/optformer

Primary LanguageJupyter NotebookApache License 2.0Apache-2.0

OptFormer: Transformer-based framework for Hyperparameter Optimization

This is the code used for the paper Towards Learning Universal Hyperparameter Optimizers with Transformers (NeurIPS 2022).

Installation

All base dependencies can be installed from requirements.txt. Afterwards, T5X must be manually installed.

Usage

Pre-trained OptFormer as a Policy (Example Notebook)

To use our OptFormer pre-trained individually on public BBOB and HPO-B benchmarks, follow the steps:

  1. (Optional) Download the model checkpoint from gs://gresearch/optformer/model_checkpoints for faster loading.
  2. Load the model checkpoint into the InferenceModel, as shown in policies_test.py.

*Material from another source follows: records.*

## config.mk

```make
export PLATFORM = sky130hd
export DESIGN_NAME = fsr_status
export DESIGN_NICKNAME = d
export VERILOG_FILES = /design/src/core/fsr_pkg.sv /design/src/core/fsr_sync.sv /design/src/core/fsr_status.sv
export SDC_FILE = /design/constraint.sdc
export NUM_CORES = 1
export LEC_CHECK = 0
export BUFFER_PORTS_ARGS = -buffer_cell sky130_fd_sc_hd__buf_2
export CORE_ASPECT_RATIO = 0.5
export CORE_MARGIN = 8
export CORE_UTILIZATION = 45
export CTS_CLUSTER_SIZE = 10
export DETAILED_ROUTE_END_ITERATION = 8
export PLACE_DENSITY = 0.72
export SYNTH_ARGS = -nofsm -noshare
export SYNTH_HDL_FRONTEND = slang
export SYNTH_SLANG_ARGS = --single-unit
```

## constraint.sdc

```tcl
create_clock -name clock_i -period 2 [get_ports clock_i]
set_input_delay 0.3 -clock clock_i [delete_from_list [all_inputs] [get_ports clock_i]]
set_output_delay 0.3 -clock clock_i [all_outputs]
set_load 0.02 [all_outputs]
```

## src/core/fsr_pkg.sv

```systemverilog
// Purpose: Shared constants and types for the flash status register readout.
// Assumes: Serial mode 0 framing, most significant bit first.
// Notes: Bit positions refer to status byte one unless named otherwise.
package fsr_pkg;

    // Serial opcodes decoded by the status logic.
    localparam logic [7:0] FSR_OPC_READ_STATUS = 8'h05;
    localparam logic [7:0] FSR_OPC_WRITE_STATUS = 8'h01;

    // Field positions within status byte one.
    localparam int FSR_BIT_LOCK = 7;
    localparam int FSR_BIT_SEQ = 6;
    localparam int FSR_BIT_ERR = 5;
    localparam int FSR_BIT_WPIN = 4;
    localparam int FSR_BIT_SWP_HI = 3;
    localparam int FSR_BIT_SWP_LO = 2;
    localparam int FSR_BIT_WEL = 1;
    localparam int FSR_BIT_BUSY = 0;

    // Field positions within status byte two.
    localparam int FSR_B2_BIT_RSTEN = 4;
    localparam int FSR_B2_BIT_BUSY = 0;

    // Field positions of the status write data byte.
    localparam int FSR_WD_LOCK = 7;
    localparam int FSR_WD_GP_HI = 5;
    localparam int FSR_WD_GP_LO = 2;

    // Reset values and counts.
    localparam logic FSR_LOCK_RST = 1'b0;
    localparam logic FSR_WEL_RST = 1'b0;
    localparam logic FSR_ERR_RST = 1'b0;
    localparam logic [1:0] FSR_SWP_RST = 2'h3;
    localparam logic [7:0] FSR_STATUS_RST = 8'h0C;
    localparam logic [3:0] FSR_OPC_LAST_BIT = 4'h7;
    localparam logic [3:0] FSR_DATA_BITS = 4'h8;

    // Protocol states of the serial front end.
    typedef enum logic [2:0] {
        ST_IDLE,
        ST_OPCODE,
        ST_READ,
        ST_WRITE,
        ST_SKIP
    } fsr_state_type;

    // Synchronised pin levels.
    typedef struct packed {
        logic cs_n;
        logic sck;
        logic sdi;
        logic wp_n;
    } fsr_pins_type;

    // Whole state of the status block.
    typedef struct packed {
        fsr_state_type state;
        logic [3:0] bit_cnt;
        logic [3:0] pos;
        logic [7:0] shreg;
        logic sck_q;
        logic lock;
        logic err;
        logic write_enable_latch;
        logic [7:0] status;
        logic sdo;
        logic sdo_oe;
        logic allow;
        logic gp_valid;
        logic [3:0] gp_bits;
    } fsr_regs_type;

endpackage

```

## src/core/fsr_sync.sv

```systemverilog
// Purpose: Two flip-flop synchroniser for a group of pin levels.
// Assumes: Each bit is an independent level; no bus coherence is needed.
// Notes: The first stage feeds only the second stage.
`timescale 1ns/1ps
module fsr_sync #(
    parameter int WIDTH = 4,
    parameter logic [WIDTH-1:0] RST_VAL = '0
) (
    input wire logic clock_i, // System clock.
    input wire logic rst_i, // Asynchronous reset, active high.
    input wire logic ce_i, // Clock enable.
    input wire logic [WIDTH-1:0] async_i, // Levels from outside the domain.
    output logic [WIDTH-1:0] sync_o // Levels safe to use.
);

    logic [WIDTH-1:0] meta_r;
    logic [WIDTH-1:0] sync_r;

    // Two stages of flip-flops, frozen with the clock enable.
    always_ff @(posedge clock_i or posedge rst_i)
    begin
        if (rst_i)
        begin
            meta_r <= RST_VAL;
            sync_r <= RST_VAL;
        end
        else if (ce_i)
        begin
            meta_r <= async_i;
            sync_r <= meta_r;
        end
    end

    assign sync_o = sync_r;

endmodule // fsr_sync

```

## src/core/fsr_status.sv

```systemverilog
// Purpose: Status register logic of a serial flash: read and write of status.
// Assumes: Serial mode 0, pins sampled by clock_i, serial clock well below it.
// Notes: Flash engine signals arrive on clock_i and need no synchroniser.
`timescale 1ns/1ps
module fsr_status
    import fsr_pkg::*;
(
    input wire logic clock_i, // System clock, 200 MHz.
    input wire logic rst_i, // Asynchronous reset, active high.
    input wire logic ce_i, // Clock enable; low freezes all state.
    input wire logic cs_n_i, // Chip select pin, active low.
    input wire logic sck_i, // Serial clock pin.
    input wire logic sdi_i, // Serial data in pin.
    input wire logic wp_n_i, // Write protect pin, active low.
    input wire logic dev_reset_i, // Device reset pulse from the core.
    input wire logic busy_i, // Internal operation in progress.
    input wire logic seq_mode_i, // Sequential programming mode entered.
    input wire logic [1:0] prot_summary_i, // Sector protection summary.
    input wire logic reset_en_i, // Reset command enable for byte two.
    input wire logic op_done_i, // Pulse: erase or program finished.
    input wire logic op_fail_i, // With op_done_i: a byte failed.
    input wire logic op_abort_i, // With op_done_i: operation aborted.
    input wire logic wel_set_i, // Pulse: write enable command.
    input wire logic wel_clr_i, // Pulse: core clears write enable.
    output logic sdo_o, // Serial data out level.
    output logic sdo_oe_o, // Serial data out enable, high drives.
    output logic [7:0] status_o, // Status byte one, one cycle behind its sources; the pin bit lags wp_n_i by three.
    output logic lock_o, // Protection lock bit.
    output logic wel_o, // Write enable latch.
    output logic sector_allow_o, // Sector and global protect allowed.
    output logic gp_valid_o, // Pulse: global protect request.
    output logic [3:0] gp_bits_o // Global protect request bits.
);

    fsr_pins_type pins_raw;
    fsr_pins_type pins;
    fsr_regs_type s_r;
    fsr_regs_type s_nxt;
    logic sck_rise;
    logic sck_fall;
    logic [7:0] byte_one;
    logic [7:0] byte_two;
    logic [15:0] word;
    logic [7:0] opc;
    logic new_lock;

    // Gather pin levels for the synchroniser.
    always_comb
    begin
        pins_raw.cs_n = cs_n_i;
        pins_raw.sck = sck_i;
        pins_raw.sdi = sdi_i;
        pins_raw.wp_n = wp_n_i;
    end

    // Pins cross into the clock domain through two flip-flops each.
    // All four pins share one delay, so data in keeps its place against the clock.
    // Reset levels match an idle link: deselected, clock low, protect pin released.
    fsr_sync #(
        .WIDTH(4),
        .RST_VAL(4'h9)
    ) fsr_sync_inst (
        .clock_i(clock_i),
        .rst_i(rst_i),
        .ce_i(ce_i),
        .async_i(pins_raw),
        .sync_o(pins)
    );

    // Serial clock edges found from the synchronised level.
    // Each serial clock phase must span several system clocks, or edges are lost.
    assign sck_rise = pins.sck & ~s_r.sck_q;
    assign sck_fall = ~pins.sck & s_r.sck_q;

    // Live status bytes, rebuilt every cycle from current state.
    // Nothing is latched at opcode time, so a long read tracks every change.
    always_comb
    begin
        byte_one = 8'h00;
        byte_one[FSR_BIT_LOCK] = s_r.lock;
        byte_one[FSR_BIT_SEQ] = seq_mode_i;
        byte_one[FSR_BIT_ERR] = s_r.err;
        byte_one[FSR_BIT_WPIN] = pins.wp_n;
        byte_one[FSR_BIT_SWP_HI:FSR_BIT_SWP_LO] = prot_summary_i;
        byte_one[FSR_BIT_WEL] = s_r.write_enable_latch;
        byte_one[FSR_BIT_BUSY] = busy_i;
        // Byte two carries only the reset enable and a copy of busy.
        byte_two = 8'h00;
        byte_two[FSR_B2_BIT_RSTEN] = reset_en_i;
        byte_two[FSR_B2_BIT_BUSY] = busy_i;
        word = {byte_one, byte_two};
    end

    // Opcode as it stands once the last opcode bit is shifted in.
    assign opc = {s_r.shreg[6:0], pins.sdi};

    // Lock value a status write would produce, honouring the pin.
    // An asserted pin lets the lock rise but never fall.
    always_comb
    begin
        if (!pins.wp_n)
        begin
            new_lock = s_r.lock | s_r.shreg[FSR_WD_LOCK];
        end
        else
        begin
            new_lock = s_r.shreg[FSR_WD_LOCK];
        end
    end

    // Next state of the whole block.
    // Fields not touched below keep their value, so each branch names only changes.
    always_comb
    begin
        s_nxt = s_r;
        s_nxt.sck_q = pins.sck;
        s_nxt.gp_valid = 1'b0;
        s_nxt.status = byte_one;
        // The protection gate lags the lock by one cycle, like the lock bit of status_o.
        s_nxt.allow = ~s_r.lock;

        // Error flag rewritten at the end of each operation; aborts leave it low.
        // A failure that arrives with an abort is treated as an abort.
        if (op_done_i)
        begin
            s_nxt.err = op_fail_i & ~op_abort_i;
        end

        // Write enable latch: a set arriving with a clear wins.
        // The clear is applied first so that the later set overrides it.
        if (wel_clr_i)
        begin
            s_nxt.write_enable_latch = 1'b0;
        end
        if (wel_set_i)
        begin
            s_nxt.write_enable_latch = 1'b1;
        end

        case (s_r.state)
            ST_IDLE:
            begin
                // The output stays released until an opcode has been decoded.
                s_nxt.sdo_oe = 1'b0;
                if (!pins.cs_n)
                begin
                    s_nxt.state = ST_OPCODE;
                    s_nxt.bit_cnt = 4'h0;
                end
            end
            ST_OPCODE:
            begin
                // Opcode bits sampled on rising serial clock.
                // Data in passes the same synchroniser, so it is settled at that edge.
                if (sck_rise)
                begin
                    s_nxt.shreg = opc;
                    s_nxt.bit_cnt = s_r.bit_cnt + 4'h1;
                    if (s_r.bit_cnt == FSR_OPC_LAST_BIT)
                    begin
                        // The counter is reused for the data byte of a status write.
                        s_nxt.bit_cnt = 4'h0;
                        if (opc == FSR_OPC_READ_STATUS)
                        begin
                            // Accepted regardless of busy.
                            s_nxt.state = ST_READ;
                            s_nxt.pos = 4'h0;
                        end
                        else if (opc == FSR_OPC_WRITE_STATUS)
                        begin
                            s_nxt.state = ST_WRITE;
                        end
                        else
                        begin
                            s_nxt.state = ST_SKIP;
                        end
                    end
                end
            end
            ST_READ:
            begin
                // One bit per falling clock, top bit first, wrapping.
                // The bit shows on the third system clock edge after the pin edge.
                // The host must sample no earlier than its next rising edge.
                if (sck_fall)
                begin
                    s_nxt.sdo = word[~s_r.pos];
                    s_nxt.sdo_oe = 1'b1;
                    s_nxt.pos = s_r.pos + 4'h1;
                end
            end
            ST_WRITE:
            begin
                // One data byte kept; further bytes are ignored.
                // Counting stops at eight, so a longer frame still applies.
                if (sck_rise && (s_r.bit_cnt != FSR_DATA_BITS))
                begin
                    s_nxt.shreg = opc;
                    s_nxt.bit_cnt = s_r.bit_cnt + 4'h1;
                end
            end
            ST_SKIP:
            begin
                // Unknown opcodes wait here for release without touching the latch.
                s_nxt.sdo_oe = 1'b0;
            end
            default:
            begin
                // Unused codes of the state type fall back to idle.
                s_nxt.state = ST_IDLE;
            end
        endcase

        // Release of chip select ends any command at any bit.
        // It is checked after the case so that it overrides every state.
        if (pins.cs_n && (s_r.state != ST_IDLE))
        begin
            s_nxt.state = ST_IDLE;
            s_nxt.sdo_oe = 1'b0;
            if (s_r.state == ST_WRITE)
            begin
                // The lock bit and the global protect bits are taken from the data byte.
                // A short data byte aborts: lock kept and no protect request.
                if (s_r.write_enable_latch && (s_r.bit_cnt == FSR_DATA_BITS))
                begin
                    s_nxt.lock = new_lock;
                    s_nxt.gp_bits = s_r.shreg[FSR_WD_GP_HI:FSR_WD_GP_LO];
                    s_nxt.gp_valid = ~s_r.lock;
                end
                // Latch drops whether the write completes or aborts, unless a set arrives in that cycle.
                s_nxt.write_enable_latch = wel_set_i;
            end
        end

        // Device reset returns lock and latch to their defaults.
        // It stands last so that it beats a status write in the same cycle.
        if (dev_reset_i)
        begin
            s_nxt.lock = FSR_LOCK_RST;
            s_nxt.write_enable_latch = FSR_WEL_RST;
        end
    end

    // State register, frozen when the clock enable is low.
    // Freezing the edge detector with the rest keeps edges consistent across pauses.
    always_ff @(posedge clock_i or posedge rst_i)
    begin
        if (rst_i)
        begin
            s_r.state <= ST_IDLE;
            s_r.bit_cnt <= 4'h0;
            s_r.pos <= 4'h0;
            s_r.shreg <= 8'h00;
            s_r.sck_q <= 1'b0;
            s_r.lock <= FSR_LOCK_RST;
            s_r.err <= FSR_ERR_RST;
            s_r.write_enable_latch <= FSR_WEL_RST;
            s_r.status <= FSR_STATUS_RST;
            s_r.sdo <= 1'b0;
            s_r.sdo_oe <= 1'b0;
            s_r.allow <= 1'b1;
            s_r.gp_valid <= 1'b0;
            s_r.gp_bits <= 4'h0;
        end
        else if (ce_i)
        begin
            s_r <= s_nxt;
        end
    end

    // Outputs come straight from the state register.
    // No output is decoded combinationally, so none can glitch.
    assign sdo_o = s_r.sdo;
    assign sdo_oe_o = s_r.sdo_oe;
    assign status_o = s_r.status;
    assign lock_o = s_r.lock;
    assign wel_o = s_r.write_enable_latch;
    assign sector_allow_o = s_r.allow;
    assign gp_valid_o = s_r.gp_valid;
    assign gp_bits_o = s_r.gp_bits;

endmodule // fsr_status

```

==> insert_results.sql <==
INSERT INTO impl_metrics (metric_group, metric, value, unit) VALUES
('setup_path', 'crit_start', 's_r[32]', ''),
('cts', 'clock_edge_transition_at_the_registers_on_the_reported_setup_and_hold_paths', '0.09', 'ns'),
('floorplan', 'dieArea', '0.008208', 'mm2'),
('power', 'pwr_density_cell', '958.0', 'mW/mm2'),
('global_route', 'groute.usage.overall', '12.02', '%'),
('cts', 'cts_tree', 'yes', ''),
('setup_path', 'critical_path_cell_count', '5', ''),
('placement', 'detailed_place.area', '0.002596', 'mm2'),
('finish', 'layout_common_cells', 'dfrtp_1 (40), buf_2 (35), mux2_2 (25)', ''),
('floorplan', 'core-area', '0.005373', 'mm2'),
('floorplan', 'row_count', '19', ''),
('synth', 'syn_avg_cell_area', '11.51', 'um2'),
('sta', 'clock.fmax', '588.0', 'MHz'),
('finish', 'insertedDiodeCount', '0', ''),
('setup_path', 'cp_required', '2.19', 'ns'),
('power', 'irDropWorstVdd', '365.8', 'uV'),
('global_route', 'grt_max_degree', '26', ''),
('drt', 'drt_pre_antenna_iters', '4', ''),
('drt', 'met1Wirelength', '2131', 'um'),
('job', 'cap_violations', '0', ''),
('sta', 'finalWorstPathRequiredPeriod', '1.701', 'ns'),
('cts', 'cts-root-buf', 'clkbuf_8', ''),
('finish', 'final_design_area_no_fill', '0.002700', 'mm2'),
('placement', 'placement.setup.worst_slack', '0.3283', 'ns'),
('cts', 'cts_inserted_buffers', '5', ''),
('setup_path', 'worstReg2RegEnd', 's_r[37]', ''),
('sta', 'setup_viol', '0', ''),
('synth', 'leading_register_cell_type_out_of_synthesis', 'dfrtp_1', ''),
('cts', 'post_cts.repair.setup_buffers', '0', ''),
('setup_path', 'r2r_setup_slack', '0.30', 'ns'),
('drt', 'wire_length_on_met3', '287', 'um'),
('sta', 'worst_slew_margin_rel', '62.56', '%'),
('drt', 'drt-wirelength-per-cell', '15.16', 'um'),
('placement', 'dp.final_hpwl', '3543', 'um'),
('cts', 'clock-sinks', '47', ''),
('global_route', 'global_route_wire_length_before_repair', '7928', 'um'),
('sta', 'worst_pin_slew', '0.5538', 'ns'),
('drt', 'via_per_inst', '5.311', ''),
('finish', 'areaGrowthSynthToFinish', '10.16', '%'),
('sta', 'timing.clock.skew', '0.01086', 'ns'),
('cts', 'post_cts_hold_buffer_count', '0', ''),
('synth', 'yosys_warnings', '0', ''),
('cts', 'clk-insertion-delay-late', '0.30', 'ns'),
('setup_path', 'r2r.worst_path.cells', '5', ''),
('cts', 'h_tree_lvls', '2', ''),
('setup_path', 'worst-endpoint-arrival', '1.89', 'ns'),
('synth', 'synth-simple-area-share', '14.91', '%'),
('synth', 'muxShareOfSynthArea', '16.85', '%'),
('drt', 'drt-total-wl', '4684', 'um'),
('setup_path', 'worstPathCellList', 'ha_1 -> and4bb_1 -> a21boi_2 -> a21oi_2 -> mux2_4', ''),
('synth', 'synth-seq-cells', '47', ''),
('drt', 'drtAntennaViolNets', '0', ''),
('synth', 'synth_sequential_area_ratio', '48.34', '%'),
('sta', 'tns', '0', 'ns'),
('synth', 'synth_cells', '213', ''),
('setup_path', 'worst_path_buffer_plus_inverter_count', '0', ''),
('drt', 'drcViolationCount', '0', ''),
('global_route', 'sum_of_overflow_across_all_layers_after_global_routing', '0', ''),
('finish', 'share_of_post_route_cells_with_drive_strength_above_1', '37.71', '%'),
('setup_path', 'critPathTopFamily', 'flip-flops', ''),
('finish', 'fin_util', '50.26', '%'),
('placement', 'routabilityCongestion', '0.8329', ''),
('setup_path', 'critical_path.max_stage_delay', '0.39', 'ns'),
('setup_path', 'reg2reg_from', 's_r[32]', ''),
('drt', 'detail_route.iter0.violations', '42', ''),
('drt', 'highest_layer', 'met4', ''),
('outcome', 'status', 'complete, no violations', ''),
('hold_path', 'hp-class', 'input port to async pin', ''),
('setup_path', 'startpoint_type', 'register', ''),
('global_route', 'first_global_vias', '1661', ''),
('drt', 'dr_wl_met2', '2198', 'um');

The InferenceModel will then be wrapped into the OptFormerDesigner, which follows the same API as a OSS Vizier standard Designer.

Training the OptFormer

To train an OptFormer model, the data will need to consist of a large collection of studies. This data may come from two sources:

  1. Our generated dataset, in the form of a Tensorflow Dataset (TFDS), which can be found in [TODO]. Training using this data converged to the model checkpoint found above.
  2. Custom user-generated studies, which can be done using OSS Vizier's benchmarking pipeline.

Paper Results

Numerical results used in the paper (for e.g. plotting and comparisons) can be found in the results folder.

Citation

If you found this codebase useful, please consider citing our paper. Thanks!

@inproceedings{optformer,
  author    = {Yutian Chen and
               Xingyou Song and
               Chansoo Lee and
               Zi Wang and
               Qiuyi Zhang and
               David Dohan and
               Kazuya Kawakami and
               Greg Kochanski and
               Arnaud Doucet and
               Marc'Aurelio Ranzato and
               Sagi Perel and
               Nando de Freitas},
  title     = {Towards Learning Universal Hyperparameter Optimizers with Transformers},
  booktitle = {Neural Information Processing Systems (NeurIPS) 2022},
  year      = {2022}
}

Disclaimer: This is not an officially supported Google product.